In a time where enriching lives is of utmost priority, it’s down to care providers to embrace innovative solutions that improve the wellbeing of care home residents. As part of our sustainability focus, we look into how offering gardening as an activity can provide a plethora of benefits to both residents and care homes alike. 

Introducing gardening as an activity in care homes can have numerous physical, mental, and emotional benefits for residents. Gardening can provide a holistic and therapeutic experience that enhances overall wellbeing of those involved.

Partaking in gardening involves a physical demand due to activities including digging, planting, weeding, and watering, which can contribute to improved mobility, flexibility, and strength. Engaging in these activities can therefore help residents maintain or regain motor skills, coordination, and balance.

“Being in contact with nature has proven therapeutic effects, promoting relaxation and reducing feelings of isolation.”

Gardening requires planning, problem-solving, and decision-making, promoting cognitive function. It also provides a sensory-rich environment with different textures, colours, and scents, stimulating the brain and enhancing cognitive abilities.

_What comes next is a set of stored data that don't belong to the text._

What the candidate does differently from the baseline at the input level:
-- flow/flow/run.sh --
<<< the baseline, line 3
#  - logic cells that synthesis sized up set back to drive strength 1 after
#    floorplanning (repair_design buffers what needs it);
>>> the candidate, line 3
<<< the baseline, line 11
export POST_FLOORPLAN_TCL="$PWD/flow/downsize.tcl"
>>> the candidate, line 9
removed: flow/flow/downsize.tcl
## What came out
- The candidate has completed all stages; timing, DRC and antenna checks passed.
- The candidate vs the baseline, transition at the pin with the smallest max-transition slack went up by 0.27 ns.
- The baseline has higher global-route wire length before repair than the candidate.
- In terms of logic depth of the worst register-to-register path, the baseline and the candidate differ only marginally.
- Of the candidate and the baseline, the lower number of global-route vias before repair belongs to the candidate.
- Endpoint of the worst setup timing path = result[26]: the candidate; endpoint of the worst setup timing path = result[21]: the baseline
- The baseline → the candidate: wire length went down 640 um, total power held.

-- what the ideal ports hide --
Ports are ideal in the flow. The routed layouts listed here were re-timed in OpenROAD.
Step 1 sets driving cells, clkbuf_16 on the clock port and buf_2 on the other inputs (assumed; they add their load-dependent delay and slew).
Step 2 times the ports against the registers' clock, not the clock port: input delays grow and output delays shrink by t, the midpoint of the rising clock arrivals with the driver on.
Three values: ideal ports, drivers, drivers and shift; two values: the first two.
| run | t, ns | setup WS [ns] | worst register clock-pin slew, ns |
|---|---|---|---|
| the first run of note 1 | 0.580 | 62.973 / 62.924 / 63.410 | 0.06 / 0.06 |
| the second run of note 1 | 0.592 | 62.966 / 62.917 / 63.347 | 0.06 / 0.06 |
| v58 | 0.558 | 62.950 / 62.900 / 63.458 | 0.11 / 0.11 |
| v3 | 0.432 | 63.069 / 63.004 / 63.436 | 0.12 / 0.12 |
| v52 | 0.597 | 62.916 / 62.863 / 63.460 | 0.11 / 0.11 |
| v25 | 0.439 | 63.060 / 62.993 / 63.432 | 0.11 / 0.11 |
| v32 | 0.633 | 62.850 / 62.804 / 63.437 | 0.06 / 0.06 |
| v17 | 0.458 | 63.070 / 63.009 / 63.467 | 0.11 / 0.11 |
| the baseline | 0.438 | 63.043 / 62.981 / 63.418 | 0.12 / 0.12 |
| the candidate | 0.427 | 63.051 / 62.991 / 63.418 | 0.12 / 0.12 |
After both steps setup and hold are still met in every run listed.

The act of nurturing plants and witnessing their growth can instill a sense of purpose, accomplishment, and satisfaction amongst residents, providing excitement around the journey. In line with this, gardening has been shown to reduce stress, anxiety, and depression.

As well as something that can be done solo, gardening can be a group activity, fostering a sense of community and encouraging social interaction among residents. It provides an opportunity for residents to share experiences, stories, and knowledge with each other.

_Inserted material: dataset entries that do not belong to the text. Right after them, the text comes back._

This design comes from an exercise in tuning for small area on the open sky130 flow, not from production work. No functional check of the RTL was part of this run.

## design/flow/run.sh

```bash
#!/bin/bash
# synth_recipe.tcl (not shown) runs the flow's synth.tcl, then flattens the netlist and writes it again
# the make line also repeats each setting of config.mk as NAME=value (left out here)
make -C /OpenROAD-flow-scripts/flow DESIGN_CONFIG=/design/flow/config.mk WORK_HOME=/design/flow/orfs CLKGATE_MAP_FILE= SYNTH_SCRIPT=/design/flow/synth_recipe.tcl finish
```

## design/flow/config.mk

```make
export PLATFORM = sky130hd
export DESIGN_NAME = cordic_B
export DESIGN_NICKNAME = cordic_B
export VERILOG_FILES = /design/flow/design.v
export SDC_FILE = /design/flow/constraint.sdc
export NUM_CORES = 4
export LEC_CHECK = 0
export CAP_MARGIN = 20
export CORE_MARGIN = 2
export CORE_UTILIZATION = 40
export PLACE_DENSITY = 0.6
export SLEW_MARGIN = 20
```

## design/flow/constraint.sdc

```tcl
create_clock -name core_clock -period 6.0 [get_ports {clk}]
set_input_delay 1.2000 -clock core_clock [delete_from_list [all_inputs] [get_ports {clk}]]
set_output_delay 1.2000 -clock core_clock [all_outputs]
set_load 0.01 [all_outputs]
```

## design/flow/design.v

```verilog
module cordic_B(
  input                    clk,
  input                    rst_n,
  input  signed [31:0]     x,
  input  signed [31:0]     y,
  input                    start,
  input                    start1,
  output wire signed [31:0] angle,
  output wire signed [31:0] anglef
);
wire x_neg = x[31] & (|y);
wire y_neg = y[31] & (|x);
reg [15:0] xp, yp;
always @(posedge clk or negedge rst_n)
  if (!rst_n) begin xp <= 16'd0; yp <= 16'd0; end
  else if (start) begin
    xp <= x_neg ? -x[15:0] : x[15:0];
    yp <= y_neg ? -y[15:0] : y[15:0];
  end
wire signed [31:0] xf1 = {xp, 16'd0};
wire signed [31:0] yf2 = {yp, 16'd0};
wire b3 = yf2[31];
wire signed [31:0] Y4 = yf2 >>> 0;
wire signed [31:0] X5 = xf1 >>> 0;
wire [16:0] xn6 = {xf1[31:16], 1'b1} + {Y4[31:16] ^ {16{b3}}, b3};
wire [16:0] yn7 = {yf2[31:16], 1'b1} + {X5[31:16] ^ {16{~b3}}, ~b3};
wire [15:0] xo8 = xn6[16:1];
wire [15:0] yo9 = yn7[16:1];
reg [15:0] c1_x;
reg [15:0] c1_y;
always @(posedge clk) begin c1_x <= xo8; c1_y <= yo9; end
reg [0:0] c1_b;
always @(posedge clk) c1_b <= {b3};
wire signed [31:0] xf10 = {c1_x, 16'd0};
wire signed [31:0] yf11 = {c1_y, 16'd0};
wire b12 = yf11[31];
wire signed [31:0] Y13 = yf11 >>> 1;
wire signed [31:0] X14 = xf10 >>> 1;
wire [17:0] xn15 = {xf10[31:15], 1'b1} + {Y13[31:15] ^ {17{b12}}, b12};
wire [17:0] yn16 = {yf11[31:15], 1'b1} + {X14[31:15] ^ {17{~b12}}, ~b12};
wire [16:0] xo17 = xn15[17:1];
wire [16:0] yo18 = yn16[17:1];
reg [16:0] c2_x;
reg [16:0] c2_y;
always @(posedge clk) begin c2_x <= xo17; c2_y <= yo18; end
reg [1:0] c2_b;
always @(posedge clk) c2_b <= {b12, c1_b[0]};
wire signed [31:0] xf19 = {c2_x, 15'd0};
wire signed [31:0] yf20 = {c2_y, 15'd0};
wire b21 = yf20[31];
wire signed [31:0] Y22 = yf20 >>> 2;
wire signed [31:0] X23 = xf19 >>> 2;
wire [19:0] xn24 = {xf19[31:13], 1'b1} + {Y22[31:13] ^ {19{b21}}, b21};
wire [19:0] yn25 = {yf20[31:13], 1'b1} + {X23[31:13] ^ {19{~b21}}, ~b21};
wire [18:0] xo26 = xn24[19:1];
wire [18:0] yo27 = yn25[19:1];
reg [18:0] c3_x;
reg [18:0] c3_y;
always @(posedge clk) begin c3_x <= xo26; c3_y <= yo27; end
reg [2:0] c3_b;
always @(posedge clk) c3_b <= {b21, c2_b[1], c2_b[0]};
wire signed [31:0] xf28 = {c3_x, 13'd0};
wire signed [31:0] yf29 = {c3_y, 13'd0};
wire b30 = yf29[31];
wire signed [31:0] Y31 = yf29 >>> 3;
wire signed [31:0] X32 = xf28 >>> 3;
wire [22:0] xn33 = {xf28[31:10], 1'b1} + {Y31[31:10] ^ {22{b30}}, b30};
wire [22:0] yn34 = {yf29[31:10], 1'b1} + {X32[31:10] ^ {22{~b30}}, ~b30};
wire [21:0] xo35 = xn33[22:1];
wire [21:0] yo36 = yn34[22:1];
reg [21:0] c4_x;
reg [21:0] c4_y;
always @(posedge clk) begin c4_x <= xo35; c4_y <= yo36; end
reg [3:0] c4_b;
always @(posedge clk) c4_b <= {b30, c3_b[2], c3_b[1], c3_b[0]};
wire signed [31:0] xf37 = {c4_x, 10'd0};
wire signed [31:0] yf38 = {c4_y, 10'd0};
wire b39 = yf38[31];
wire signed [31:0] Y40 = yf38 >>> 4;
wire signed [31:0] X41 = xf37 >>> 4;
wire [26:0] xn42 = {xf37[31:6], 1'b1} + {Y40[31:6] ^ {26{b39}}, b39};
wire [26:0] yn43 = {yf38[31:6], 1'b1} + {X41[31:6] ^ {26{~b39}}, ~b39};
wire [25:0] xo44 = xn42[26:1];
wire [25:0] yo45 = yn43[26:1];
reg [25:0] c5_x;
reg [25:0] c5_y;
always @(posedge clk) begin c5_x <= xo44; c5_y <= yo45; end
reg [4:0] c5_b;
always @(posedge clk) c5_b <= {b39, c4_b[3], c4_b[2], c4_b[1], c4_b[0]};
wire signed [31:0] xf46 = {c5_x, 6'd0};
wire signed [31:0] yf47 = {c5_y, 6'd0};
wire b48 = yf47[31];
wire signed [31:0] Y49 = yf47 >>> 5;
wire signed [31:0] X50 = xf46 >>> 5;
wire [31:0] xn51 = {xf46[31:1], 1'b1} + {Y49[31:1] ^ {31{b48}}, b48};
wire [31:0] yn52 = {yf47[31:1], 1'b1} + {X50[31:1] ^ {31{~b48}}, ~b48};
wire [30:0] xo53 = xn51[31:1];
wire [30:0] yo54 = yn52[31:1];
reg [30:0] c6_x;
reg [30:0] c6_y;
always @(posedge clk) begin c6_x <= xo53; c6_y <= yo54; end
reg [5:0] c6_b;
always @(posedge clk) c6_b <= {b48, c5_b[4], c5_b[3], c5_b[2], c5_b[1], c5_b[0]};
wire signed [31:0] xf55 = {c6_x, 1'd0};
wire signed [31:0] yf56 = {c6_y, 1'd0};
wire b57 = yf56[31];
wire signed [31:0] Y58 = yf56 >>> 6;
wire signed [31:0] X59 = xf55 >>> 6;
wire [32:0] xn60 = {xf55[31:0], 1'b1} + {Y58[31:0] ^ {32{b57}}, b57};
wire [32:0] yn61 = {yf56[31:0], 1'b1} + {X59[31:0] ^ {32{~b57}}, ~b57};
wire [31:0] xo62 = xn60[32:1];
wire [31:0] yo63 = yn61[32:1];
reg [31:0] c7_x;
reg [31:0] c7_y;
always @(posedge clk) begin c7_x <= xo62; c7_y <= yo63; end
reg [6:0] c7_b;
always @(posedge clk) c7_b <= {b57, c6_b[5], c6_b[4], c6_b[3], c6_b[2], c6_b[1], c6_b[0]};
wire signed [31:0] xf64 = c7_x;
wire signed [31:0] yf65 = c7_y;
wire b66 = yf65[31];
wire signed [31:0] Y67 = yf65 >>> 7;
wire signed [31:0] X68 = xf64 >>> 7;
wire [32:0] xn69 = {xf64[31:0], 1'b1} + {Y67[31:0] ^ {32{b66}}, b66};
wire [32:0] yn70 = {yf65[31:0], 1'b1} + {X68[31:0] ^ {32{~b66}}, ~b66};
wire [31:0] xo71 = xn69[32:1];
wire [31:0] yo72 = yn70[32:1];
reg [31:0] c8_x;
reg [31:0] c8_y;
always @(posedge clk) begin c8_x <= xo71; c8_y <= yo72; end
reg [7:0] c8_b;
always @(posedge clk) c8_b <= {b66, c7_b[6], c7_b[5], c7_b[4], c7_b[3], c7_b[2], c7_b[1], c7_b[0]};
wire signed [31:0] xf73 = c8_x;
wire signed [31:0] yf74 = c8_y;
wire b75 = yf74[31];
wire signed [31:0] Y76 = yf74 >>> 8;
wire signed [31:0] X77 = xf73 >>> 8;
wire [32:0] xn78 = {xf73[31:0], 1'b1} + {Y76[31:0] ^ {32{b75}}, b75};
wire [32:0] yn79 = {yf74[31:0], 1'b1} + {X77[31:0] ^ {32{~b75}}, ~b75};
wire [31:0] xo80 = xn78[32:1];
wire [31:0] yo81 = yn79[32:1];
reg [31:0] c9_x;
reg [31:0] c9_y;
always @(posedge clk) begin c9_x <= xo80; c9_y <= yo81; end
reg [8:0] c9_b;
always @(posedge clk) c9_b <= {b75, c8_b[7], c8_b[6], c8_b[5], c8_b[4], c8_b[3], c8_b[2], c8_b[1], c8_b[0]};
wire signed [31:0] xf82 = c9_x;
wire signed [31:0] yf83 = c9_y;
wire b84 = yf83[31];
wire signed [31:0] Y85 = yf83 >>> 9;
wire signed [31:0] X86 = xf82 >>> 9;
wire [32:0] xn87 = {xf82[31:0], 1'b1} + {Y85[31:0] ^ {32{b84}}, b84};
wire [32:0] yn88 = {yf83[31:0], 1'b1} + {X86[31:0] ^ {32{~b84}}, ~b84};
wire [31:0] xo89 = xn87[32:1];
wire [31:0] yo90 = yn88[32:1];
reg [31:0] c10_x;
reg [31:0] c10_y;
always @(posedge clk) begin c10_x <= xo89; c10_y <= yo90; end
reg [9:0] c10_b;
always @(posedge clk) c10_b <= {b84, c9_b[8], c9_b[7], c9_b[6], c9_b[5], c9_b[4], c9_b[3], c9_b[2], c9_b[1], c9_b[0]};
wire signed [31:0] xf91 = c10_x;
wire signed [31:0] yf92 = c10_y;
wire b93 = yf92[31];
wire signed [31:0] Y94 = yf92 >>> 10;
wire signed [31:0] X95 = xf91 >>> 10;
wire [32:0] xn96 = {xf91[31:0], 1'b1} + {Y94[31:0] ^ {32{b93}}, b93};
wire [32:0] yn97 = {yf92[31:0], 1'b1} + {X95[31:0] ^ {32{~b93}}, ~b93};
wire [31:0] xo98 = xn96[32:1];
wire [31:0] yo99 = yn97[32:1];
reg [31:0] c11_x;
reg [31:0] c11_y;
always @(posedge clk) begin c11_x <= xo98; c11_y <= yo99; end
reg [10:0] c11_b;
always @(posedge clk) c11_b <= {b93, c10_b[9], c10_b[8], c10_b[7], c10_b[6], c10_b[5], c10_b[4], c10_b[3], c10_b[2], c10_b[1], c10_b[0]};
wire signed [31:0] xf100 = c11_x;
wire signed [31:0] yf101 = c11_y;
wire b102 = yf101[31];
wire signed [31:0] Y103 = yf101 >>> 11;
wire signed [31:0] X104 = xf100 >>> 11;
wire [32:0] xn105 = {xf100[31:0], 1'b1} + {Y103[31:0] ^ {32{b102}}, b102};
wire [32:0] yn106 = {yf101[31:0], 1'b1} + {X104[31:0] ^ {32{~b102}}, ~b102};
wire [31:0] xo107 = xn105[32:1];
wire [31:0] yo108 = yn106[32:1];
reg [31:0] c12_x;
reg [31:0] c12_y;
always @(posedge clk) begin c12_x <= xo107; c12_y <= yo108; end
reg [11:0] c12_b;
always @(posedge clk) c12_b <= {b102, c11_b[10], c11_b[9], c11_b[8], c11_b[7], c11_b[6], c11_b[5], c11_b[4], c11_b[3], c11_b[2], c11_b[1], c11_b[0]};
wire signed [31:0] xf109 = c12_x;
wire signed [31:0] yf110 = c12_y;
wire b111 = yf110[31];
wire signed [31:0] Y112 = yf110 >>> 12;
wire signed [31:0] X113 = xf109 >>> 12;
wire [32:0] xn114 = {xf109[31:0], 1'b1} + {Y112[31:0] ^ {32{b111}}, b111};
wire [32:0] yn115 = {yf110[31:0], 1'b1} + {X113[31:0] ^ {32{~b111}}, ~b111};
wire [31:0] xo116 = xn114[32:1];
wire [31:0] yo117 = yn115[32:1];
reg [31:0] c13_x;
reg [31:0] c13_y;
always @(posedge clk) begin c13_x <= xo116; c13_y <= yo117; end
reg [12:0] c13_b;
always @(posedge clk) c13_b <= {b111, c12_b[11], c12_b[10], c12_b[9], c12_b[8], c12_b[7], c12_b[6], c12_b[5], c12_b[4], c12_b[3], c12_b[2], c12_b[1], c12_b[0]};
wire signed [31:0] xf118 = c13_x;
wire signed [31:0] yf119 = c13_y;
wire b120 = yf119[31];
wire signed [31:0] Y121 = yf119 >>> 13;
wire signed [31:0] X122 = xf118 >>> 13;
wire [32:0] xn123 = {xf118[31:0], 1'b1} + {Y121[31:0] ^ {32{b120}}, b120};
wire [32:0] yn124 = {yf119[31:0], 1'b1} + {X122[31:0] ^ {32{~b120}}, ~b120};
wire [17:0] xo125 = xn123[32:15];
wire [31:0] yo126 = yn124[32:1];
reg [17:0] c14_x;
reg [31:0] c14_y;
always @(posedge clk) begin c14_x <= xo125; c14_y <= yo126; end
reg [13:0] c14_b;
always @(posedge clk) c14_b <= {b120, c13_b[12], c13_b[11], c13_b[10], c13_b[9], c13_b[8], c13_b[7], c13_b[6], c13_b[5], c13_b[4], c13_b[3], c13_b[2], c13_b[1], c13_b[0]};
wire signed [31:0] xf127 = {c14_x, 14'd0};
wire signed [31:0] yf128 = c14_y;
wire b129 = yf128[31];
wire signed [31:0] X130 = xf127 >>> 14;
wire [32:0] yn131 = {yf128, 1'b1} + {X130 ^ {32{~b129}}, ~b129};
wire b132 = yn131[32];
reg [15:0] c15_b;
always @(posedge clk) c15_b <= {b132, b129, c14_b[13], c14_b[12], c14_b[11], c14_b[10], c14_b[9], c14_b[8], c14_b[7], c14_b[6], c14_b[5], c14_b[4], c14_b[3], c14_b[2], c14_b[1], c14_b[0]};
wire [23:0] f133_t = 24'd0
  + (c15_b[0] ? 24'd5898240 : 24'd0)
  + (c15_b[1] ? 24'd3481984 : 24'd0)
  + (c15_b[2] ? 24'd1839744 : 24'd0)
  + (c15_b[3] ? 24'd933888 : 24'd0)
  + (c15_b[4] ? 24'd468736 : 24'd0)
  + (c15_b[5] ? 24'd234624 : 24'd0)
  + (c15_b[6] ? 24'd117376 : 24'd0)
  + (c15_b[7] ? 24'd58624 : 24'd0)
  + (c15_b[8] ? 24'd29312 : 24'd0)
  + (c15_b[9] ? 24'd14720 : 24'd0)
  + (c15_b[10] ? 24'd7296 : 24'd0)
  + (c15_b[11] ? 24'd3712 : 24'd0)
  + (c15_b[12] ? 24'd1792 : 24'd0)
  + (c15_b[13] ? 24'd896 : 24'd0)
  + (c15_b[14] ? 24'd512 : 24'd0)
  + (c15_b[15] ? 24'd256 : 24'd0)
;
wire [23:0] f133_z = 24'd6545856 - f133_t;
wire [7:0] f133 = f133_z[23:16];
reg [7:0] c16_f;
always @(posedge clk) c16_f <= f133;
reg [7:0] c17_f;
always @(posedge clk) c17_f <= c16_f;
reg [4:0] cnt;
always @(posedge clk or negedge rst_n)
  if (!rst_n) cnt <= 5'd0;
  else if (cnt != 5'd17) cnt <= cnt + 5'd1;
reg [7:0] rom;
always @(*)
  case (cnt)
    5'd0: rom = 8'd0;
    5'd1: rom = 8'd0;
    5'd2: rom = 8'd0;
    5'd3: rom = 8'd0;
    5'd4: rom = 8'd0;
    5'd5: rom = 8'd0;
    5'd6: rom = 8'd0;
    5'd7: rom = 8'd0;
    5'd8: rom = 8'd0;
    5'd9: rom = 8'd0;
    5'd10: rom = 8'd1;
    5'd11: rom = 8'd3;
    5'd12: rom = 8'd7;
    5'd13: rom = 8'd14;
    5'd14: rom = 8'd28;
    5'd15: rom = 8'd54;
    5'd16: rom = 8'd99;
    default: rom = c17_f;
  endcase
reg [7:0] a_r, af_r;
wire af_neg = (x[31] & (|y)) | (y[31] & ~x[31] & (|x));
always @(posedge clk or negedge rst_n)
  if (!rst_n) a_r <= 8'd0;
  else a_r <= rom;
always @(posedge clk or negedge rst_n)
  if (!rst_n) af_r <= 8'd0;
  else if (start) af_r <= af_neg ? -a_r : a_r;
assign angle = {{24{a_r[7]}}, a_r};
assign anglef = {{24{af_r[7]}}, af_r};
endmodule
```

==> Flow_metrics.wiki <==
{| class="wikitable"
! Metric !! Value
|-
| Combined area of all synthesized cells || around 61,000 sq um
|-
| Insertion delay of the later-clocked pin in the worst-skew pair || 730 ps
|-
| CTS HTree Levels || 3
|-
| Site Rows || 143
|-
| Top-level I/O count || 132
|-
| Worst Hold Slack || a little over 300 ps
|-
| Die outline width || 396 um
|-
| Global-route wire length before repair || between 200 and 250 mm
|-
| Clock Skew || 47.3 ps
|-
| Count of cell types in the netlist || 101
|-
| Final critical delay including setup and external delays || ~5600 ps
|-
| Number of vias per cell after detailed routing || 5.25
|-
| Final instance area || 68,300 sq um
|-
| Overall routing resource usage || 19.8%
|-
| Port Buffer Count || 130
|-
| Arrival @ worst endpoint || 6230 ps
|-
| Die Area || approximately 160,000 sq um
|-
| Largest net degree at the start of global routing || 54
|-
| Gpl congestion || 0.902
|-
| Clock root buffer || sky130_fd_sc_hd__clkbuf_16
|-
| Depth of the worst register-to-register path || 22
|-
| Number of buffers created by CTS || 105
|-
| Final Hold Vio Count || 0
|-
| Height of the chip || between 300 and 400 um
|-
| Cts-stage hold buffer count || 0
|-
| Via count of the first global-routing pass || 46,000
|-
| Number of max-slew violations in the final report || 0
|-
| Synth Area per Inst || 9.18 sq um
|-
| Number of antenna violations at the first check in global routing || 4
|-
| Rel. slew slack || 34.8%
|-
| Number of maximum-capacitance violations || 0
|-
| DPL Wire Length || 128 mm
|-
| Clock-pin transition on the worst setup and hold timing paths || 70 ps
|-
| Routed wire length || 158 mm
|-
| Nets || 7,643
|-
| Fmax || 178 MHz
|-
| Number of DRC violations after detailed-routing iteration 0 || 2,655
|-
| Post-CTS Setup Bufs || 0
|-
| Synth-to-layout area growth || 11.2%
|-
| Number of fill cells in the layout || ~15,000
|-
| CTS tree || yes
|-
| Count of flip-flops with a built-in enable after synthesis || 0
|-
| DRC || 0
|-
| Fraction of layout cells with a size suffix above 1 || 4.56%
|-
| Worst EP required || 6620 ps
|-
| Critical-path maximum fanout || 5
|-
| Buffers from clock root to sink, at most || 3
|-
| Worst hold path endpoint || c14_b[2]$_DFF_P_
|-
| Result of the run || complete, no violations
|-
| Post-layout worst setup margin || 386 ps
|-
| Clock Sink Count || 950
|-
| Area taken by multi-input logic gates || slightly above 40,000 sq um
|-
| Setup TNS Final || 0 ps
|-
| Hold wc startpoint || c13_b[2]$_DFF_P_
|-
| Predominant post-synthesis flop cell || sky130_fd_sc_hd__dfxtp_1
|-
| Number of search-and-repair iterations in the first detailed-routing pass || 5
|-
| Hold crit path type || register to register
|-
| Post-placement setup slack || 335 ps
|-
| Total area of sequential cells || 19,300 sq um
|-
| Actual slew at the worst max-slew pin || between 900 and 1000 ps
|-
| Synthesized instance count || approximately 6,700
|-
| Synth Net Count || about 7,600
|-
| Cell area reported after detailed placement || 64,600 sq um
|-
| Unrepaired setup endpoints after global routing || no
|-
| Overflow left after global routing || 0
|-
| Critical Path Sink Type || register
|-
| Crit path launch type || register
|-
| Starting density of the core || about 40%
|-
| Setup CP Type || register to register
|-
| Share of the core filled with cells || 44.9%
|-
| Post-CTS sizing || 0
|-
| Core region area || roughly 150,000 sq um
|-
| Worst flop-to-flop path endpoint || c16_f[7]$_DFF_P_
|-
| Hold Crit Depth || 0
|-
| Crit Reg-Reg Startpoint || c15_b[11]$_DFF_P_
|-
| Async set or reset register ratio after synthesis || 5.58%
|-
| DR WL/cell || between 15 and 20 um
|-
| Sequential element share of the synthesized area || 31.4%
|-
| Fraction of the cycle the final worst path needs || 93.6%
|-
| Antenna viol nets, final || 0
|-
| Post-synthesis register bit count || 950
|-
| Warnings from Yosys || 1
|-
| Flop-to-flop setup slack || 390 ps
|-
| Vias || 46,700
|-
| Final setup vio count || 0
|}
layout by cell type, fill, tap and decap left out, types with 23 or more instances in the layout:
master	Yosys	final
sky130_fd_sc_hd__a21o_1	287	287
sky130_fd_sc_hd__dfxtp_1	897	884
sky130_fd_sc_hd__o21a_1	88	88
sky130_fd_sc_hd__inv_1	257	257
sky130_fd_sc_hd__a211oi_1	49	49
sky130_fd_sc_hd__nand3_1	130	130
sky130_fd_sc_hd__clkbuf_16	0	111
sky130_fd_sc_hd__xnor2_1	802	802
sky130_fd_sc_hd__a31oi_1	68	68
sky130_fd_sc_hd__or3_1	39	39
sky130_fd_sc_hd__buf_4	51	30
sky130_fd_sc_hd__nand2b_1	84	84
sky130_fd_sc_hd__nand4_1	53	53
sky130_fd_sc_hd__fa_1	45	45
sky130_fd_sc_hd__ha_1	756	756
sky130_fd_sc_hd__nor3b_1	23	23
sky130_fd_sc_hd__o211ai_1	28	28
sky130_fd_sc_hd__o21bai_1	78	78
sky130_fd_sc_hd__xor2_1	505	505
sky130_fd_sc_hd__nor2b_1	93	93
sky130_fd_sc_hd__and2_1	40	40
sky130_fd_sc_hd__nand2_1	307	307
sky130_fd_sc_hd__o31ai_1	25	23
sky130_fd_sc_hd__and3_1	71	71
sky130_fd_sc_hd__clkdlybuf4s50_1	0	128
sky130_fd_sc_hd__dfrtp_1	53	52
sky130_fd_sc_hd__nor2_1	444	444
sky130_fd_sc_hd__nor3_1	106	106
sky130_fd_sc_hd__a21oi_1	541	541
sky130_fd_sc_hd__o21ai_0	289	289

Being in contact with nature has proven therapeutic effects, promoting relaxation and reducing feelings of isolation. Gardening engages multiple senses, including touch, sight, smell, and sometimes taste, which also enhances sensory stimulation. These sensory activities can be especially beneficial for residents with dementia, helping to evoke memories and improve overall mood.

Residents can take pride in the fruits of their labour, whether it’s blooming flowers, fresh vegetables, or herbs. This works perfectly in line with a home’s sustainable efforts as home-growing fruit and vegetables will not only lessen your carbon footprint, but it also offers residents their very own project.

Whilst many residents will have varied abilities, gardening activities can be adapted to accommodate a plethora of residents with varying physical abilities, making it an inclusive and accessible activity for all.

Assigning an in-house activities co-ordinator or bringing in an external operator to carry out horticultural therapy, a structured therapeutic program involving gardening, can have positive effects on mental health, emotional wellbeing, and overall quality of life.

Taking pride in the on-site gardens can contribute to the overall aesthetics of the care home, providing a visually pleasing and calming environment for residents, staff and potential residents who are visiting.

Green spaces also have the potential to improve air quality and create a more positive atmosphere.

Introducing gardening as an activity in care homes requires thoughtful planning, accessibility considerations, and trained staff or volunteers to guide and support residents. It can significantly contribute to a more vibrant and fulfilling living experience for those in care.